- **What you will do**:
Output nothing but the lines from the first line of the entries to the line with "after floorplan,state_q[1]$_DFFE_PN0P_,dev_wdata[0],-0.007,6", inclusive, exactly as they read.

[Stored items]
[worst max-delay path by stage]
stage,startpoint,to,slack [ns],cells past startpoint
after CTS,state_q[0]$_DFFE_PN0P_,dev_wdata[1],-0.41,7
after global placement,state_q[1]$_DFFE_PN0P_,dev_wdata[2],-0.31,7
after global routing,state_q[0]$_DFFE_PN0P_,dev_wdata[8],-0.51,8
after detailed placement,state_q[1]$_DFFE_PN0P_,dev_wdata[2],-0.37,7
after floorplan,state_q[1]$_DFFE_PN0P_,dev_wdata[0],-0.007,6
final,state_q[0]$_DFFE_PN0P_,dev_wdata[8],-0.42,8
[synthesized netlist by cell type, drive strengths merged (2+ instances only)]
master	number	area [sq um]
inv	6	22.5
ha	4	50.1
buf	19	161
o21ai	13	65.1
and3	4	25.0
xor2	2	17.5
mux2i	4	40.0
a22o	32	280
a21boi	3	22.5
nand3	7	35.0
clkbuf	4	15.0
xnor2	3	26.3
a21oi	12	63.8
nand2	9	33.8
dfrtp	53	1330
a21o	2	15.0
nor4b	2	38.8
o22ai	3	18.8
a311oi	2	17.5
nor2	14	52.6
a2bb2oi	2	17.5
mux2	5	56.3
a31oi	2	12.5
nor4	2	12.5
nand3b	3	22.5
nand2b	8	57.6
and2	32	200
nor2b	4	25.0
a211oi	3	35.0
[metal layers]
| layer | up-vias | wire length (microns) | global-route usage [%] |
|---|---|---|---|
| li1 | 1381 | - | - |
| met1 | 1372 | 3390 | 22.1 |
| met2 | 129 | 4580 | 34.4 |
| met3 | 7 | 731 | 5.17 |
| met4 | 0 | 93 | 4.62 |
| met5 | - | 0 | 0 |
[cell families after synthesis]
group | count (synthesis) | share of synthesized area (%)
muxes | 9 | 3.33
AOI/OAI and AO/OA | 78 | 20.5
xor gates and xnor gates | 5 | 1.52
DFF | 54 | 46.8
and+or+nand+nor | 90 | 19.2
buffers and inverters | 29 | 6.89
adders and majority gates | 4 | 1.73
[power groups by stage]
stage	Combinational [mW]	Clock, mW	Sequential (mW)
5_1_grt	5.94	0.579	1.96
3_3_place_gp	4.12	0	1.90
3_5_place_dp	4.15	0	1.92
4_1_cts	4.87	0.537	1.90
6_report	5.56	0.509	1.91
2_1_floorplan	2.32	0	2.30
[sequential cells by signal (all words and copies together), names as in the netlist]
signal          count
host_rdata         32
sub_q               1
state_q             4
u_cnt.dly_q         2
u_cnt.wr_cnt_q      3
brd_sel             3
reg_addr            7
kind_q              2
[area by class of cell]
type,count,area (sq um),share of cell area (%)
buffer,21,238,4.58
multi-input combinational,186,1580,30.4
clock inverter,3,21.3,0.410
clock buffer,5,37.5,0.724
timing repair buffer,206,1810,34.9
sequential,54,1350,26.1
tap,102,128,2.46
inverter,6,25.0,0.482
<file path="src/rtl/emmc_boot_pkg.sv">
package emmc_boot_pkg;

  localparam int FRAME_LEN = 48;
  localparam logic [31:0] BOOT_ARG = 32'hFFFF_FFFA;

  typedef enum logic [2:0] {
    S_IDLE, S_CMD, S_ACKWAIT, S_ACKBITS, S_BLKWAIT, S_DATA, S_DONE
  } seqStateT;

  // Strobes from control to datapath
  typedef struct packed {
    logic loadFrame;
    logic shiftFrame;
    logic driveFrame;
    logic holdLow;
    logic clearData;
    logic shiftData;
  } dpCtlT;

  function automatic logic [6:0] crc7(input logic [39:0] msg);
    logic [6:0] c;
    logic fb;
    c = '0;
    for (int i = 39; i >= 0; i--) begin
      fb = msg[i] ^ c[6];
      c  = {c[5:0], 1'b0};
      if (fb) c = c ^ 7'h09;
    end
    return c;
  endfunction

  function automatic logic [FRAME_LEN-1:0] bootFrame();
    logic [39:0] m;
    m = {2'b01, 6'd0, BOOT_ARG};
    return {m, crc7(m), 1'b1};
  endfunction

endpackage

</file>
<file path="src/rtl/emmc_boot_dp.sv">
module emmc_boot_dp
  import emmc_boot_pkg::*;
(
  input  logic       clk,
  input  logic       rstN,
  input  dpCtlT      ctl,
  input  logic       dat0,
  output logic       cmdOut,
  output logic [7:0] rxByte,
  output logic       rxValid
);

  logic [FRAME_LEN-1:0] frameSh;
  logic [6:0]           dataSh;
  logic [2:0]           bitCnt;

  always_ff @(posedge clk or negedge rstN) begin
    if (!rstN) begin
      frameSh <= '1;
      dataSh  <= '0;
      bitCnt  <= '0;
      rxByte  <= '0;
      rxValid <= 1'b0;
    end else begin
      if (ctl.loadFrame)       frameSh <= bootFrame();
      else if (ctl.shiftFrame) frameSh <= {frameSh[FRAME_LEN-2:0], 1'b1};

      rxValid <= 1'b0;
      if (ctl.clearData) begin
        bitCnt <= '0;
      end else if (ctl.shiftData) begin
        dataSh <= {dataSh[5:0], dat0};
        bitCnt <= bitCnt + 3'd1;
        if (bitCnt == 3'd7) begin
          rxByte  <= {dataSh, dat0};
          rxValid <= 1'b1;
        end
      end
    end
  end

  always_comb begin
    if (ctl.driveFrame)   cmdOut = frameSh[FRAME_LEN-1];
    else if (ctl.holdLow) cmdOut = 1'b0;
    else                  cmdOut = 1'b1;
  end


  frame_start_chk: assert property (@(posedge clk) disable iff (!rstN)
    $rose(ctl.driveFrame) |-> !cmdOut);


  frame_end_chk: assert property (@(posedge clk) disable iff (!rstN)
    $fell(ctl.driveFrame) |-> $past(cmdOut));


  valid_gap_chk: assert property (@(posedge clk) disable iff (!rstN)
    rxValid |=> !rxValid);

endmodule

</file>
<file path="src/rtl/emmc_boot_ctrl.sv">
module emmc_boot_ctrl
  import emmc_boot_pkg::*;
#(
  parameter int BLOCK_BYTES = 512,
  parameter int BLK_W       = 8,
  parameter int TO_W        = 16
) (
  input  logic             clk,
  input  logic             rstN,
  input  logic             start,
  input  logic             bootOp,
  input  logic             altMode,
  input  logic             ackEn,
  input  logic [BLK_W-1:0] blockCount,
  input  logic [TO_W-1:0]  ackTimeout,
  input  logic             softTerm,
  input  logic             dat0,
  output dpCtlT            ctl,
  output logic             done,
  output logic             err
);

  localparam int BLOCK_BITS = BLOCK_BYTES * 8;
  localparam int BIT_W      = $clog2(BLOCK_BITS);
  localparam int CNT_W      = (BIT_W > TO_W) ? BIT_W : TO_W;

  seqStateT         state;
  logic [CNT_W-1:0] cnt;
  logic [BLK_W-1:0] blkLeft;
  logic [2:0]       ackSh;
  logic             ackLat;
  logic             primLat;
  logic             termPrev;
  logic             termEdge;

  assign termEdge = softTerm && !termPrev;
  assign done     = (state == S_DONE);

  always_comb begin
    ctl            = '0;
    ctl.loadFrame  = (state == S_IDLE) && start && bootOp && altMode;
    ctl.shiftFrame = (state == S_CMD);
    ctl.driveFrame = (state == S_CMD);
    ctl.holdLow    = primLat && (state != S_IDLE);
    ctl.clearData  = (state == S_BLKWAIT) && !dat0;
    ctl.shiftData  = (state == S_DATA) && !termEdge;
  end

  always_ff @(posedge clk or negedge rstN) begin
    if (!rstN) begin
      state    <= S_IDLE;
      cnt      <= '0;
      blkLeft  <= '0;
      ackSh    <= '0;
      ackLat   <= 1'b0;
      primLat  <= 1'b0;
      termPrev <= 1'b0;
      err      <= 1'b0;
    end else begin
      termPrev <= softTerm;
      if (state != S_IDLE && termEdge) begin
        state <= S_IDLE;
      end else begin
        case (state)
          S_IDLE: if (start) begin
            err     <= 1'b0;
            cnt     <= '0;
            ackLat  <= bootOp && ackEn;
            primLat <= bootOp && !altMode;
            blkLeft <= (blockCount == '0) ? BLK_W'(1) : blockCount;
            if (bootOp && altMode)    state <= S_CMD;
            else if (bootOp && ackEn) state <= S_ACKWAIT;
            else                      state <= S_BLKWAIT;
          end
          S_CMD: begin
            if (cnt == CNT_W'(FRAME_LEN - 1)) begin
              cnt   <= '0;
              state <= ackLat ? S_ACKWAIT : S_BLKWAIT;
            end else begin
              cnt <= cnt + CNT_W'(1);
            end
          end
          S_ACKWAIT: begin
            if (!dat0) begin
              cnt   <= '0;
              state <= S_ACKBITS;
            end else if ((cnt + CNT_W'(1)) == CNT_W'(ackTimeout)) begin
              err   <= 1'b1;
              state <= S_IDLE;
            end else begin
              cnt <= cnt + CNT_W'(1);
            end
          end
          S_ACKBITS: begin
            ackSh <= {ackSh[1:0], dat0};
            if (cnt == CNT_W'(3)) begin
              cnt <= '0;
              if ({ackSh, dat0} == 4'b0101) begin
                state <= S_BLKWAIT;
              end else begin
                err   <= 1'b1;
                state <= S_IDLE;
              end
            end else begin
              cnt <= cnt + CNT_W'(1);
            end
          end
          S_BLKWAIT: if (!dat0) begin
            cnt   <= '0;
            state <= S_DATA;
          end
          S_DATA: begin
            if (cnt == CNT_W'(BLOCK_BITS - 1)) begin
              cnt <= '0;
              if (blkLeft == BLK_W'(1)) begin
                state <= S_DONE;
              end else begin
                blkLeft <= blkLeft - BLK_W'(1);
                state   <= S_BLKWAIT;
              end
            end else begin
              cnt <= cnt + CNT_W'(1);
            end
          end
          S_DONE:  state <= S_IDLE;
          default: state <= S_IDLE;
        endcase
      end
    end
  end


  done_single_chk: assert property (@(posedge clk) disable iff (!rstN)
    done |=> !done);


  err_no_done_chk: assert property (@(posedge clk) disable iff (!rstN)
    $rose(err) |-> !done);


  ack_gate_chk: assert property (@(posedge clk) disable iff (!rstN)
    (state == S_ACKWAIT) |-> ackLat);

endmodule

</file>
<file path="src/rtl/emmc_boot_seq.sv">
module emmc_boot_seq
  import emmc_boot_pkg::*;
#(
  parameter int BLOCK_BYTES = 512,
  parameter int BLK_W       = 8,
  parameter int TO_W        = 16
) (
  input  logic             clk,
  input  logic             rstN,
  input  logic             start,
  input  logic             bootOp,
  input  logic             altMode,
  input  logic             ackEn,
  input  logic [BLK_W-1:0] blockCount,
  input  logic [TO_W-1:0]  ackTimeout,
  input  logic             softTerm,
  input  logic             dat0,
  output logic             cmdOut,
  output logic [7:0]       rxByte,
  output logic             rxValid,
  output logic             done,
  output logic             err
);

  dpCtlT ctl;

  emmc_boot_ctrl #(
    .BLOCK_BYTES(BLOCK_BYTES),
    .BLK_W      (BLK_W),
    .TO_W       (TO_W)
  ) uCtrl (
    .clk       (clk),
    .rstN      (rstN),
    .start     (start),
    .bootOp    (bootOp),
    .altMode   (altMode),
    .ackEn     (ackEn),
    .blockCount(blockCount),
    .ackTimeout(ackTimeout),
    .softTerm  (softTerm),
    .dat0      (dat0),
    .ctl       (ctl),
    .done      (done),
    .err       (err)
  );

  emmc_boot_dp uDp (
    .clk    (clk),
    .rstN   (rstN),
    .ctl    (ctl),
    .dat0   (dat0),
    .cmdOut (cmdOut),
    .rxByte (rxByte),
    .rxValid(rxValid)
  );

endmodule

</file>
<file path="config.mk">
export PLATFORM = sky130hd
export DESIGN_NAME = emmc_boot_seq
export DESIGN_NICKNAME = d
export VERILOG_FILES = /design/src/rtl/emmc_boot_pkg.sv /design/src/rtl/emmc_boot_dp.sv /design/src/rtl/emmc_boot_ctrl.sv /design/src/rtl/emmc_boot_seq.sv
export SDC_FILE = /design/constraint.sdc
export NUM_CORES = 1
export LEC_CHECK = 0
export BUFFER_PORTS_ARGS = -buffer_cell sky130_fd_sc_hd__buf_4
export CAP_MARGIN = 40
export CORE_MARGIN = 2
export CORE_UTILIZATION = 55
export CTS_BUF_LIST = sky130_fd_sc_hd__clkbuf_8 sky130_fd_sc_hd__clkbuf_16
export CTS_CLUSTER_SIZE = 30
export DETAILED_ROUTE_END_ITERATION = 10
export MAX_ROUTING_LAYER = met4
export PLACE_DENSITY = 0.74
export SLEW_MARGIN = 10
export SYNTH_ARGS = -nofsm -noshare
export SYNTH_HDL_FRONTEND = slang
export SYNTH_SLANG_ARGS = --single-unit
</file>
<file path="constraint.sdc">
create_clock -name clk -period 3.76 [get_ports clk]
set_clock_uncertainty 0.2 [all_clocks]
set_input_delay 0.564 -clock clk [delete_from_list [all_inputs] [get_ports clk]]
set_output_delay 0.564 -clock clk [all_outputs]
set_load 0.02 [all_outputs]
</file>
# Yosys cells after proc, flatten, opt, wreduce, memory -nomap -nowiden
# Cells that the tools add are included.
dict set report totals {
  elab_cells 119
  ff_bits 101
  output_inout_bits 12
}
dict set report classes {
  n_addsub 3
  n_mux 42
  reduce_logical 31
  bitwise 2
  eq_ne 28
}
# op n
set ops {}
lappend ops {{$mux 16} 7}
lappend ops {{$mux 48} 2}
lappend ops {{$pmux 16 s6} 1}
lappend ops {{$mux 3} 14}
lappend ops {{$mux 8} 4}
lappend ops {{$pmux 3 s6} 1}
lappend ops {{$add 16x1->16 const B} 1}
lappend ops {{$eq 16x12->1 const B} 1}
lappend ops {{$eq 16x16->1} 1}
lappend ops {{$eq 16x2->1 const B} 1}
lappend ops {{$eq 16x6->1 const B} 1}
lappend ops {{$pmux 8 s2} 1}
lappend ops {{$eq 3x3->1 const B} 4}
lappend ops {{$ne 2x2->1 const B} 6}
lappend ops {{$ne 3x3->1 const B} 4}
lappend ops {{$logic_and 1x1->1} 11}
lappend ops {{$mux 1} 10}
lappend ops {{$reduce_and 5->1} 2}
lappend ops {{$eq 8x1->1 const B} 1}
lappend ops {{$logic_not 8->1} 1}
lappend ops {{$sub 8x1->8 const B} 1}
lappend ops {{$reduce_and 7->1} 1}
lappend ops {{$eq 3x2->1 const B} 2}
lappend ops {{$ne 3x1->1 const B} 2}
lappend ops {{other kinds (16)} 26}

# Logic depth before layout (Yosys ltp)
dict set report logic_depth {
  ltp_word 6
  ltp_mapped 12
  depth_no_buf 8
}

# Modules after synthesis
# Synthesis repeated with hierarchy kept, for this count alone.
dict set report hier_totals {
  hier_cells 542
  hier_area_um2 5534.1
}
# mod cells_per_inst seq_area_each_um2 area_per_inst_um2 n_inst
set modules_own_cells {}
lappend modules_own_cells {emmc_boot_dp 204 1710.4 2837.7 1}
lappend modules_own_cells {emmc_boot_ctrl 338 850.8 2696.3 1}

# Worst setup path before layout
# OpenSTA, ideal clock, no wires.
dict set report synth_timing {
  path_type {flip-flop to flip-flop}
  from {reg uCtrl.cnt[1]}
  to {reg uCtrl.cnt[3]}
  path_stages_with_launch 13
  slack_ps 976
  arrival_time_ps 2492
  synth_period_minus_slack_ps 2784
  required_time_ps 3468
  path_cell_list {dfrtp_1 > ha_1 > buf_4 > and4_1 > buf_2 > a21boi_2 > nor3_1 > o31ai_2 > nor4_4 > or3_1 > buf_6 > buf_8 > o31ai_2}
}
dict set report synth_via {
  elab_chain_len 4
  word_cells_on_any_way 13
  classes_between {add/sub: 1; eq/ne: 5; mux: 6; reduce/logical: 1}
}
# item line_no
set synth_lines {}
lappend synth_lines {{start: declaration} emmc_boot_ctrl.sv:28} ;# logic [CNT_W-1:0] cnt;
lappend synth_lines {{start signal: assignment} emmc_boot_ctrl.sv:80} ;# cnt <= cnt + CNT_W'(1);
lappend synth_lines {{start signal: assignment} emmc_boot_ctrl.sv:91} ;# cnt <= cnt + CNT_W'(1);
lappend synth_lines {{start signal: assignment} emmc_boot_ctrl.sv:105} ;# cnt <= cnt + CNT_W'(1);
lappend synth_lines {{$add 16x1->16} --}
lappend synth_lines {{$eq 16x16->1 / $mux 16 (equally long branches)} emmc_boot_ctrl.sv:87} ;# end else if ((cnt + CNT_W'(1)) == CNT_W'(ackTimeout)) begin
lappend synth_lines {{$ne 3x3->1 (no source line) / $mux 16 (equally long branches)} --}
lappend synth_lines {{$reduce_and 5->1 (no source line) / $pmux 16 s6 (equally long branches)} --}
# Several ways; a longest one is shown, not always the timed one. The select of a mux whose other input is x is not followed.
# A chain may end at the register's enable or synchronous reset.

# Worst setup path in the final report
dict set report layout_timing {
  from {reg uCtrl.cnt[0]}
  to {reg uCtrl.cnt[9]}
}
# Same word-level chain as after synthesis.

==> metrics.md <==
| Metric | Value |
|---|---|
| CTS tree | built |
| Cell Rows | 35 |
| Final GP Congestion | 0.892 |
| Clock Latency Late Sink | between 300 and 400 ps |
| Worst Setup SP | uCtrl.cnt[0] |
| H-tree depth | 3 |
| Synth Flop Type | dfrtp_1 |
| Clk buf depth | 2 |
| First-pass GRT wire length | 18000 um |
| Status | complete, no violations |
| Detailed Routing Iterations Pass 1 | 5 |
| Clock sinks | 100 |
| Layout area overhead | 10.5% |
| Top-level port count | 44 |
| Tightest Hold Check Type | in2async |
| Pwr Total | 3610 uW |
| Power Dens Cells | ~620 nW/um^2 |
| CTS buffer count | 9 |
| Critical path peak fanout | 15 |
| PortBufs | 43 |
| Setup TNS | 0 ps |
| CP endpoint kind | register |
| Final Hold Fails | 0 |
| Seq/Total Area, Yosys | between 40% and 50% |
| RSZ-0062 raised after global routing | no |
| Die Span Y | 102 um |
| CP arrival | around 3500 ps |
| Final #Nets | about 550 |
| Vias | roughly 3900 |
| Vias/cell | ~6 |
| Antenna viol nets, final | 0 |
| Distinct cells, synth | 65 |
| Ant diodes | 0 |
| Clock slew at reported path FFs | approximately 110 ps |
| Leakage | between 0.002 and 0.0025 uW |
| Pin count of the biggest net entering global routing | 55 |
| Final period utilization | 92.1% |
| DRC viols | 0 |
| Die area | between 10000 and 15000 um^2 |
| Total gr overflow | 0 |
| Clock period minus final worst setup slack | between 3000 and 4000 ps |
| Crit path required time | about 3800 ps |
| Setup CP Type | reg2reg |
| F_max | between 200 and 300 MHz |
| First DRT Iteration DRCs | 296 |
| Final hold slack | 38.2 ps |
| Final wirelength | around 11000 um |
| Post-synth EDFFs | 0 |
| RR Endpoint | uCtrl.cnt[9] |
| Slew Limit Fails | 0 |
| Die Wd | 102 um |
| Post-Syn Instances | slightly below 500 |
| Post-CTS setup buffer count | 0 |
| Starting Density | between 50% and 60% |
| Vias in the first global route | 3740 |
| Netlist Area Pre-Place | ~5200 um^2 |
| Mean Syn Cell Area | 10.8 um^2 |
| CP cell instances | ha_1, and4_1, a21o_1, a21boi_0, o31ai_2, nor4_4, or3_1, o41ai_1 |
| DPL Wire Length | 7240 um |
| Slowest library cell on the worst path | or3_1 |
| Async SR Flop Fraction | 100% |
| Capture point of the worst path | uCtrl.cnt[9] |
| Worst reg-to-reg path cell count | 8 |
| Syn_nets | 519 |
| Synth warn | 0 |
| Slew headroom | a little under half |
| Worst Tran Pin Value | about 800 ps |
| Setup violators final | 0 |
| Global Route Usage Sum | a little under a quarter |
| Flop-to-flop setup slack | roughly 300 ps |
| Post-placement cell count | 627 |
| Cts hold-fix bufs | 0 |
| Initial antenna violation count | 0 |
| Final Non-Filler Cells | ~640 |
| Number of max-cap violations | 0 |
| Maximum vdd drop | approximately 0.0003 V |
| Wire per inst | around 16 um |
| Max incr delay on CP | a little under 700 ps |
| Post-CTS sizing | 0 |
| Critical Path Start Type | register |
| Core Region | approximately 9200 um^2 |
| Yosys reg bits | 100 |
| CTS root buf | clkbuf_8 |
| Crit Reg-Reg Startpoint | uCtrl.cnt[0] |
| Share of cells above drive strength 1 | 30.5% |
| Utilization after layout | a little over three fifths |
-- routing by layer --
| layer | wire length [um] | vias up | part of all wire, % | global-route usage, % |
|---|---|---|---|---|
| li1 | - | 1870 | - | - |
| met1 | 5070 | 1886 | 48 | 31.9 |
| met2 | 4870 | 112 | 46 | 34.0 |
| met3 | 443 | 12 | 4.2 | 3.52 |
| met4 | 150 | 0 | 1.4 | 6.55 |
| met5 | 0 | - | 0 | - |
-- area by class of cell --
cell class	count	area (um^2)
Clock buffer	9	124
Inverter	8	30.0
Fill cell	748	3460
Sequential cell	100	2560
Multi-Input combinational cell	337	2440
Clock inverter	7	67.6
Timing Repair Buffer	53	398
Tap cell	129	161
-- where the power goes --
part | switching, uW | internal, uW | leakage (uW)
combinational | 633 | 495 | 0.00113
clock | 406 | 258 | 0.0000993
sequential | 248 | 1570 | 0.00120
-- sequential cells by signal (all words and copies together) (netlist names) --
name / count
uDp.rxValid: 1
uDp.bitCnt: 3
uCtrl.err: 1
uCtrl.termPrev: 1
uDp.rxByte: 8
uCtrl.state: 3
uCtrl.ackLat: 1
uDp.frameSh: 47
uCtrl.cnt: 16
uDp.dataSh: 7
uCtrl.ackSh: 3
uCtrl.blkLeft: 8
uCtrl.primLat: 1
-- Yosys cell counts (7+ instances only) --
library cell	n	area, um^2
a31oi_1	9	56.3
dfrtp_1	53	1330
inv_1	8	30.0
nor2b_1	9	56.3
o31ai_2	7	87.6
dfstp_2	47	1230
nand3_1	8	40.0
o21ai_0	23	115
nand2_1	23	86.3
a22o_1	13	114
buf_2	10	50.1
clkbuf_1	17	63.8
nor2_1	31	116
nor3_1	13	65.1
xnor2_1	11	96.3
nor4_1	8	50.1
nand4_1	8	50.1
xor2_1	8	70.1
o22a_1	36	315
o31ai_1	18	135
a21oi_1	14	70.1
mux2_2	18	203
-- layout by cell type (no fill, tap or decap), types with 7 or more instances in the layout --
cell | synthesis | final
a22o_1 | 13 | 13
xnor2_1 | 11 | 11
clkbuf_8 | 0 | 9
dfrtp_1 | 53 | 53
dfstp_2 | 47 | 47
nor2_1 | 31 | 31
o31ai_2 | 7 | 7
nor2b_1 | 9 | 9
nor4_1 | 8 | 8
xor2_1 | 8 | 8
o31ai_1 | 18 | 18
a21oi_1 | 14 | 14
nand3_1 | 8 | 8
a31oi_1 | 9 | 9
buf_4 | 3 | 53
mux2_2 | 18 | 18
nor3_1 | 13 | 13
o22a_1 | 36 | 36
nand2_1 | 23 | 23
nand4_1 | 8 | 8
inv_1 | 8 | 8
o21ai_0 | 23 | 23
-- worst max-delay path: cells and delay by family (launching register included) --
family                     cells  cell delay (ps)
and+or+nand+nor                3             1250
AOI/OAI and AO/OA              4              970
DFF                            1              520
adders and majority gates      1              400
-- through the flow --
stage	worst slack [ps]	area [um^2]
after global routing	89.2	5780
after global placement	489	5590
after CTS	286	5780
after floorplan	976	5230
after detailed placement	326	5590
final	297	5780
-- how the worst min path moves through the flow --
stage	start	to	slack (ps)	cells past startpoint
after floorplan	rstN	uCtrl.ackLat	70	0
after global placement	uCtrl.primLat	uCtrl.primLat	260	2
after detailed placement	uCtrl.primLat	uCtrl.primLat	270	2
after CTS	rstN	uCtrl.blkLeft[7]	30	1
after global routing	rstN	uCtrl.blkLeft[7]	70	1
final	rstN	uCtrl.blkLeft[7]	40	1
-- cell families after synthesis --
logic type,count (synthesis),share of synthesized area [%]
xor+xnor,19,3.18
fa+ha+maj,5,1.20
buf+inv,45,4.47
simple gates,138,15.1
flops,100,49.0
compound gates,155,22.8
mux,20,4.26
(Power assumes the default switching activity.)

- **Solution below**:
[worst max-delay path by stage]
stage,startpoint,to,slack [ns],cells past startpoint
after CTS,state_q[0]$_DFFE_PN0P_,dev_wdata[1],-0.41,7
after global placement,state_q[1]$_DFFE_PN0P_,dev_wdata[2],-0.31,7
after global routing,state_q[0]$_DFFE_PN0P_,dev_wdata[8],-0.51,8
after detailed placement,state_q[1]$_DFFE_PN0P_,dev_wdata[2],-0.37,7
after floorplan,state_q[1]$_DFFE_PN0P_,dev_wdata[0],-0.007,6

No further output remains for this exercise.